But what if the application itself generated logs that were out of order? Well, I’m afraid this is a problem. If you are extracting the timestamp from the log line with something like the Promtail pipeline stage, you could instead not do this and let Promtail assign a timestamp to the log lines. Or you can hopefully fix it in the application itself.

It’s also worth noting that the batching nature of the Loki push API can lead to some instances of out of order errors being received which are really false positives. (Perhaps a batch partially succeeded and was present; or anything that previously succeeded would return an out of order entry; or anything new would be accepted.)

Use `snappy` compression algorithm

Snappy is currently the Loki compression algorithm of choice.

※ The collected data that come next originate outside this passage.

<file path="src/rtl/spi_aes_pkg.sv">
// Shared definitions for the SPI-to-AES receive sequencer.
//   BLOCK_W            : width of one AES block in bits
//   START_CYCLES_DEF   : default number of cycles dec_start is held per launch
//   TIMEOUT_CYCLES_DEF : default number of cycles to wait for dec_done before abort
//   state_e            : sequencer FSM states
package spi_aes_pkg;

  localparam int unsigned BLOCK_W            = 128;
  localparam int unsigned START_CYCLES_DEF   = 2;
  localparam int unsigned TIMEOUT_CYCLES_DEF = 1024;

  typedef enum logic [2:0] {
    StIdle,
    StLoad,
    StWaitDone,
    StHold,
    StAbort
  } state_e;

endpackage

</file>
<file path="src/rtl/block_fifo.sv">
// Synchronous first-word-fall-through FIFO of BLOCK_W-wide entries.
//   clk_i   : clock
//   rst_ni  : asynchronous active-low reset (empties the FIFO)
//   push_i  : write wdata_i; ignored when full unless a pop happens on the same edge
//   wdata_i : write data
//   pop_i   : discard the head entry; ignored when empty
//   rdata_o : head entry, valid whenever empty_o is low
//   full_o  : Depth entries stored
//   empty_o : no entries stored
module block_fifo
  import spi_aes_pkg::*;
#(
  parameter int unsigned Depth = 2
) (
  input  logic               clk_i,
  input  logic               rst_ni,
  input  logic               push_i,
  input  logic [BLOCK_W-1:0] wdata_i,
  input  logic               pop_i,
  output logic [BLOCK_W-1:0] rdata_o,
  output logic               full_o,
  output logic               empty_o
);

  localparam int unsigned AW = (Depth > 1) ? $clog2(Depth) : 1;
  localparam int unsigned CW = $clog2(Depth + 1);

  logic [BLOCK_W-1:0] mem_q [Depth];
  logic [AW-1:0]      wr_ptr_q, wr_ptr_d;
  logic [AW-1:0]      rd_ptr_q, rd_ptr_d;
  logic [CW-1:0]      cnt_q, cnt_d;
  logic               do_push, do_pop;

  function automatic logic [AW-1:0] ptr_inc(input logic [AW-1:0] p);
    return (p == AW'(Depth - 1)) ? '0 : p + AW'(1);
  endfunction

  assign full_o  = (cnt_q == CW'(Depth));
  assign empty_o = (cnt_q == '0);
  assign rdata_o = mem_q[rd_ptr_q];

  // When full, a same-edge pop frees the head slot, which is exactly where wr_ptr points,
  // so the write lands in the slot being vacated.
  assign do_pop  = pop_i && !empty_o;
  assign do_push = push_i && (!full_o || do_pop);

  always_comb begin
    wr_ptr_d = wr_ptr_q;
    rd_ptr_d = rd_ptr_q;
    cnt_d    = cnt_q;
    if (do_push) begin
      wr_ptr_d = ptr_inc(wr_ptr_q);
    end
    if (do_pop) begin
      rd_ptr_d = ptr_inc(rd_ptr_q);
    end
    unique case ({do_push, do_pop})
      2'b10:   cnt_d = cnt_q + CW'(1);
      2'b01:   cnt_d = cnt_q - CW'(1);
      default: cnt_d = cnt_q;
    endcase
  end

  always_ff @(posedge clk_i or negedge rst_ni) begin
    if (!rst_ni) begin
      wr_ptr_q <= '0;
      rd_ptr_q <= '0;
      cnt_q    <= '0;
    end else begin
      wr_ptr_q <= wr_ptr_d;
      rd_ptr_q <= rd_ptr_d;
      cnt_q    <= cnt_d;
    end
  end

  // Storage needs no reset: entries are only read after being written.
  always_ff @(posedge clk_i) begin
    if (do_push) begin
      mem_q[wr_ptr_q] <= wdata_i;
    end
  end

endmodule

</file>
<file path="src/rtl/spi_aes_rx_sequencer.sv">
// Sequencer between the SPI slave receiver and the AES-128 decryption core.
// Buffers ciphertext blocks, launches one decryption per block, and presents each
// plaintext on a valid/ready output.
//   clk, resetn            : clock, asynchronous active-low reset
//   rx_data, rx_valid      : ciphertext block from SPI, one-cycle valid pulse
//   dec_ciphertext         : block presented to the core
//   dec_start              : core decrypt request, held START_CYCLES cycles
//   dec_done, dec_plaintext: core completion level and result
//   dec_abort              : one-cycle pulse when the core times out
//   pt_data, pt_valid,
//   pt_ready               : plaintext output handshake
//   busy                   : FSM active or FIFO not empty
//   overflow, timeout      : sticky error flags, cleared by clear_err
//   block_count            : plaintexts accepted on the output (wraps)
module spi_aes_rx_sequencer
  import spi_aes_pkg::*;
#(
  parameter int unsigned FIFO_DEPTH     = 2,
  parameter int unsigned START_CYCLES   = START_CYCLES_DEF,
  parameter int unsigned TIMEOUT_CYCLES = TIMEOUT_CYCLES_DEF
) (
  input  logic               clk,
  input  logic               resetn,
  input  logic [BLOCK_W-1:0] rx_data,
  input  logic               rx_valid,
  output logic [BLOCK_W-1:0] dec_ciphertext,
  output logic               dec_start,
  input  logic               dec_done,
  input  logic [BLOCK_W-1:0] dec_plaintext,
  output logic               dec_abort,
  output logic [BLOCK_W-1:0] pt_data,
  output logic               pt_valid,
  input  logic               pt_ready,
  output logic               busy,
  output logic               overflow,
  output logic               timeout,
  input  logic               clear_err,
  output logic [15:0]        block_count
);

  state_e             state_q, state_d;
  logic [3:0]         start_cnt_q, start_cnt_d;
  logic [15:0]        tmo_cnt_q, tmo_cnt_d;
  logic               dec_done_q;
  logic [BLOCK_W-1:0] dec_ct_q, dec_ct_d;
  logic               dec_start_q, dec_start_d;
  logic               dec_abort_q, dec_abort_d;
  logic [BLOCK_W-1:0] pt_data_q, pt_data_d;
  logic               pt_valid_q, pt_valid_d;
  logic               overflow_q, overflow_d;
  logic               timeout_q, timeout_d;
  logic [15:0]        block_count_q, block_count_d;

  logic [BLOCK_W-1:0] fifo_rdata;
  logic               fifo_full, fifo_empty, fifo_pop;
  logic               done_rise, tmo_hit, start_last, handshake, drop;
  logic [15:0]        tmo_inc;

  block_fifo #(
    .Depth (FIFO_DEPTH)
  ) u_fifo (
    .clk_i   (clk),
    .rst_ni  (resetn),
    .push_i  (rx_valid),
    .wdata_i (rx_data),
    .pop_i   (fifo_pop),
    .rdata_o (fifo_rdata),
    .full_o  (fifo_full),
    .empty_o (fifo_empty)
  );

  // A done level left high from the previous operation never forms an edge here,
  // so it is ignored until it has dropped and risen again.
  assign done_rise  = dec_done && !dec_done_q;
  assign tmo_hit    = (tmo_cnt_q >= 16'(TIMEOUT_CYCLES));
  assign start_last = (start_cnt_q == 4'(START_CYCLES));
  assign handshake  = pt_valid_q && pt_ready;
  assign tmo_inc    = (tmo_cnt_q == 16'hFFFF) ? tmo_cnt_q : tmo_cnt_q + 16'd1;
  assign drop       = rx_valid && fifo_full && !fifo_pop;

  // State register.
  always_ff @(posedge clk or negedge resetn) begin
    if (!resetn) begin
      state_q <= StIdle;
    end else begin
      state_q <= state_d;
    end
  end

  // Next-state logic.
  always_comb begin
    state_d = state_q;
    unique case (state_q)
      StIdle:     if (!fifo_empty) state_d = StLoad;
      StLoad:     if (start_last) state_d = StWaitDone;
      StWaitDone: begin
        if (done_rise) begin
          state_d = StHold;
        end else if (tmo_hit) begin
          state_d = StAbort;
        end
      end
      StHold:     if (handshake) state_d = StIdle;
      StAbort:    state_d = StIdle;
      default:    state_d = StIdle;
    endcase
  end

  // Output and datapath next values; outputs are registered.
  always_comb begin
    fifo_pop      = 1'b0;
    dec_ct_d      = dec_ct_q;
    dec_start_d   = 1'b0;
    dec_abort_d   = 1'b0;
    pt_data_d     = pt_data_q;
    pt_valid_d    = pt_valid_q;
    start_cnt_d   = start_cnt_q;
    tmo_cnt_d     = tmo_cnt_q;
    block_count_d = block_count_q;
    unique case (state_q)
      StIdle: begin
        if (!fifo_empty) begin
          fifo_pop    = 1'b1;
          dec_ct_d    = fifo_rdata;
          dec_start_d = 1'b1;
          start_cnt_d = 4'd1;
          tmo_cnt_d   = '0;
        end
      end
      StLoad: begin
        tmo_cnt_d = tmo_inc;
        if (!start_last) begin
          dec_start_d = 1'b1;
          start_cnt_d = start_cnt_q + 4'd1;
        end
      end
      StWaitDone: begin
        tmo_cnt_d = tmo_inc;
        if (done_rise) begin
          pt_data_d  = dec_plaintext;
          pt_valid_d = 1'b1;
        end else if (tmo_hit) begin
          dec_abort_d = 1'b1;
        end
      end
      StHold: begin
        if (handshake) begin
          pt_valid_d    = 1'b0;
          block_count_d = block_count_q + 16'd1;
        end
      end
      StAbort: begin
      end
      default: begin
      end
    endcase

    // A set on the same edge wins over clear_err.
    overflow_d = drop ? 1'b1 : (clear_err ? 1'b0 : overflow_q);
    timeout_d  = dec_abort_d ? 1'b1 : (clear_err ? 1'b0 : timeout_q);
  end

  always_ff @(posedge clk or negedge resetn) begin
    if (!resetn) begin
      start_cnt_q   <= '0;
      tmo_cnt_q     <= '0;
      dec_done_q    <= 1'b0;
      dec_ct_q      <= '0;
      dec_start_q   <= 1'b0;
      dec_abort_q   <= 1'b0;
      pt_data_q     <= '0;
      pt_valid_q    <= 1'b0;
      overflow_q    <= 1'b0;
      timeout_q     <= 1'b0;
      block_count_q <= '0;
    end else begin
      start_cnt_q   <= start_cnt_d;
      tmo_cnt_q     <= tmo_cnt_d;
      dec_done_q    <= dec_done;
      dec_ct_q      <= dec_ct_d;
      dec_start_q   <= dec_start_d;
      dec_abort_q   <= dec_abort_d;
      pt_data_q     <= pt_data_d;
      pt_valid_q    <= pt_valid_d;
      overflow_q    <= overflow_d;
      timeout_q     <= timeout_d;
      block_count_q <= block_count_d;
    end
  end

  assign dec_ciphertext = dec_ct_q;
  assign dec_start      = dec_start_q;
  assign dec_abort      = dec_abort_q;
  assign pt_data        = pt_data_q;
  assign pt_valid       = pt_valid_q;
  assign overflow       = overflow_q;
  assign timeout        = timeout_q;
  assign block_count    = block_count_q;
  assign busy           = (state_q != StIdle) || !fifo_empty;

endmodule

</file>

It performs much better than gzip for speed, but it is not as efficient in storage. This was an acceptable tradeoff for us.

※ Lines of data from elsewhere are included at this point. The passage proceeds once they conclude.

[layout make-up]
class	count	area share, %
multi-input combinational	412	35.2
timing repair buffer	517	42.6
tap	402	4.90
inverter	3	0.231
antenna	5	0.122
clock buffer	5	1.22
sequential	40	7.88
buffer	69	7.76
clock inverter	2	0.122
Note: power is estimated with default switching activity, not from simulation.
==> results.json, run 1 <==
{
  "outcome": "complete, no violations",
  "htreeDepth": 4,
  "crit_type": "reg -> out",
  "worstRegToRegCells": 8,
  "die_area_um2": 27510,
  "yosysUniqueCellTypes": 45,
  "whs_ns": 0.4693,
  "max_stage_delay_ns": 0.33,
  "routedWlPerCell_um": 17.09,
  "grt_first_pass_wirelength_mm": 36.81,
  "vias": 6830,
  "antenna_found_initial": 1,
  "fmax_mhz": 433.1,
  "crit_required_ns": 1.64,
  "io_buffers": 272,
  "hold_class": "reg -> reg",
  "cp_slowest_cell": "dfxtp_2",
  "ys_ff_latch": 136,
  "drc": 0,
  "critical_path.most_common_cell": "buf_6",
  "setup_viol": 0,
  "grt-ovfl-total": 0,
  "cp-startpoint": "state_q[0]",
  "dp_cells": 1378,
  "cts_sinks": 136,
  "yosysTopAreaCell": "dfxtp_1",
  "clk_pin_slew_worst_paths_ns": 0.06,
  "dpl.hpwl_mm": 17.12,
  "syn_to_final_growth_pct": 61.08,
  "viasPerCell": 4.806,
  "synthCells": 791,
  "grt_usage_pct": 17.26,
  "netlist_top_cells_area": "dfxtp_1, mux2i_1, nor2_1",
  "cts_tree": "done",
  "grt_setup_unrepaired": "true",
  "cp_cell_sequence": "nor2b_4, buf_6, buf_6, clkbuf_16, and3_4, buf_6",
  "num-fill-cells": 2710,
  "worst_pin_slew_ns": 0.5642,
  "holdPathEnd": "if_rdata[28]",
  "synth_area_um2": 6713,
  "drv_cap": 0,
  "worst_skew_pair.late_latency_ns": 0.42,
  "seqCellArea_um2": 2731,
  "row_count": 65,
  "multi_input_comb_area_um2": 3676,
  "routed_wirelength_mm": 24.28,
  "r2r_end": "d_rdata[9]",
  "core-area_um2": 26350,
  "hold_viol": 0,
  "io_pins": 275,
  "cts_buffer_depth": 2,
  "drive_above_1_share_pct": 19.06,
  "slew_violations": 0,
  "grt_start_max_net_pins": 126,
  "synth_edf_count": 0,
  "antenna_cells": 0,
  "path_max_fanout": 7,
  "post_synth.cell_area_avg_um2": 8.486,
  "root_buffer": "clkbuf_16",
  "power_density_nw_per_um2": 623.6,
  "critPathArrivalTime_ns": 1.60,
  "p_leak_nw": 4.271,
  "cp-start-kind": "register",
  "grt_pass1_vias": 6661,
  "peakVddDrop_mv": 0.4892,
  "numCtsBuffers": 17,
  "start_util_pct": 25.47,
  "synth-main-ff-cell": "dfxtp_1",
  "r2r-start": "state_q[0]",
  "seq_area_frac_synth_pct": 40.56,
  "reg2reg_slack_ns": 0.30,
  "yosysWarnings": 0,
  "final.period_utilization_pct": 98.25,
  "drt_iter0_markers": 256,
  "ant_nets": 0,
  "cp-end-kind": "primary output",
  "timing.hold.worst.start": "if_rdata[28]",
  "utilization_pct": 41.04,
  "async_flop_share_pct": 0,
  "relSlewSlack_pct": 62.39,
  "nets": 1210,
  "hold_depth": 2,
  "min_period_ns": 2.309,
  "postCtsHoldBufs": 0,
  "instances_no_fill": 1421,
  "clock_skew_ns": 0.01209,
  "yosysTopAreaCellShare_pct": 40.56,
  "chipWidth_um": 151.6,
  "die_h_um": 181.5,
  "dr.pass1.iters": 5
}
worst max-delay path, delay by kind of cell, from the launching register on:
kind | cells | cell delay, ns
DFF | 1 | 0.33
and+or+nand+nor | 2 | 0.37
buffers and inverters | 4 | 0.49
### config.mk
export PLATFORM = sky130hd
export DESIGN_NAME = fpnew_divsqrt_multi_fsm
export DESIGN_NICKNAME = d
export VERILOG_FILES = /design/src/rtl/fpnew_divsqrt_multi_fsm.sv
export SDC_FILE = /design/constraint.sdc
export NUM_CORES = 1
export LEC_CHECK = 0
export ABC_AREA = 1
export ABC_CLOCK_PERIOD_IN_PS = 3660
export CORE_AREA = 2 2 39 41
export CTS_CLUSTER_DIAMETER = 50
export DETAILED_ROUTE_END_ITERATION = 8
export DIE_AREA = 0 0 41 43
export GPL_TIMING_DRIVEN = 0
export PLACE_DENSITY = 0.47
export SLEW_MARGIN = 20
export SYNTH_ARGS = -nofsm -noshare
export SYNTH_HDL_FRONTEND = slang
export SYNTH_SLANG_ARGS = --single-unit
export TNS_END_PERCENT = 50
### constraint.sdc
create_clock -name clk_i -period 3.66 [get_ports clk_i]
set_input_delay 0.366 -clock clk_i [delete_from_list [all_inputs] [get_ports clk_i]]
set_output_delay 0.366 -clock clk_i [all_outputs]
set_load 0.05 [all_outputs]
**config.mk**
```make
export PLATFORM = sky130hd
export DESIGN_NAME = lfsr_decrypt_rx
export DESIGN_NICKNAME = d
export VERILOG_FILES = /design/src/rtl/lfsr_decrypt_rx.sv
export SDC_FILE = /design/constraint.sdc
export NUM_CORES = 1
export LEC_CHECK = 0
export ABC_AREA = 1
export BUFFER_PORTS_ARGS = -buffer_cell sky130_fd_sc_hd__clkbuf_2
export CAP_MARGIN = 5
export CORE_ASPECT_RATIO = 1.4
export CORE_UTILIZATION = 60
export CTS_BUF_LIST = sky130_fd_sc_hd__clkbuf_4 sky130_fd_sc_hd__clkbuf_8
export DETAILED_ROUTE_END_ITERATION = 6
export PLACE_DENSITY_LB_ADDON = 0.08
export SYNTH_ARGS = -nofsm -noshare
export SYNTH_HDL_FRONTEND = slang
export SYNTH_SLANG_ARGS = --single-unit
```
**constraint.sdc**
```tcl
create_clock -name clk -period 3.63 [get_ports clk]
set_input_delay 0.1815 -clock clk [delete_from_list [all_inputs] [get_ports clk]]
set_output_delay 0.1815 -clock clk [all_outputs]
set_load 0.01 [all_outputs]
```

Grafana Labs has found that gzip was very good for compression but was very slow, and this was causing slow query responses.

LZ4 is a good compromise of speed and compression performance. While compression is slightly slower than snappy, the compression ratio is higher, resulting in smaller chunks in object storage.

Use `chunk_target_size`

Using chunk_target_size instructs Loki to try to fill all chunks to a target compressed size of 1.5MB. These larger chunks are more efficient for Loki to process.

Other configuration variables affect how full a chunk can get. Loki has a default max_chunk_age of 2h and chunk_idle_period of 30m to limit the amount of memory used as well as the exposure of lost logs if the process crashes.

Depending on the compression used (Loki has been using snappy which has less compressibility but faster performance), you need 5-10x or 7.5-10MB of raw log data to fill a 1.5MB chunk. Remembering that a chunk is per stream, the more streams you break up your log files into, the more chunks that sit in memory, and the higher likelihood they get flushed by hitting one of those timeouts mentioned above before they are filled.

Lots of small, unfilled chunks negatively affect Loki. The team is always working to improve this and may consider a compactor to improve this in some situations. But, in general, the guidance should stay about the same: try your best to fill chunks.

If you have an application that can log fast enough to fill these chunks quickly (much less than max_chunk_age), then it becomes more reasonable to use dynamic labels to break that up into separate streams.

Use `-print-config-stderr` or `-log-config-reverse-order`

Loki and Promtail have flags which will dump the entire config object to stderr or the log file when they start.

-print-config-stderr works well when invoking Loki from the command line, as you can get a quick output of the entire Loki configuration.

-log-config-reverse-order is the flag Grafana runs Loki with in all our environments. The configuration entries are reversed, so that the order of the configuration reads correctly top to bottom when viewed in Grafana’s Explore.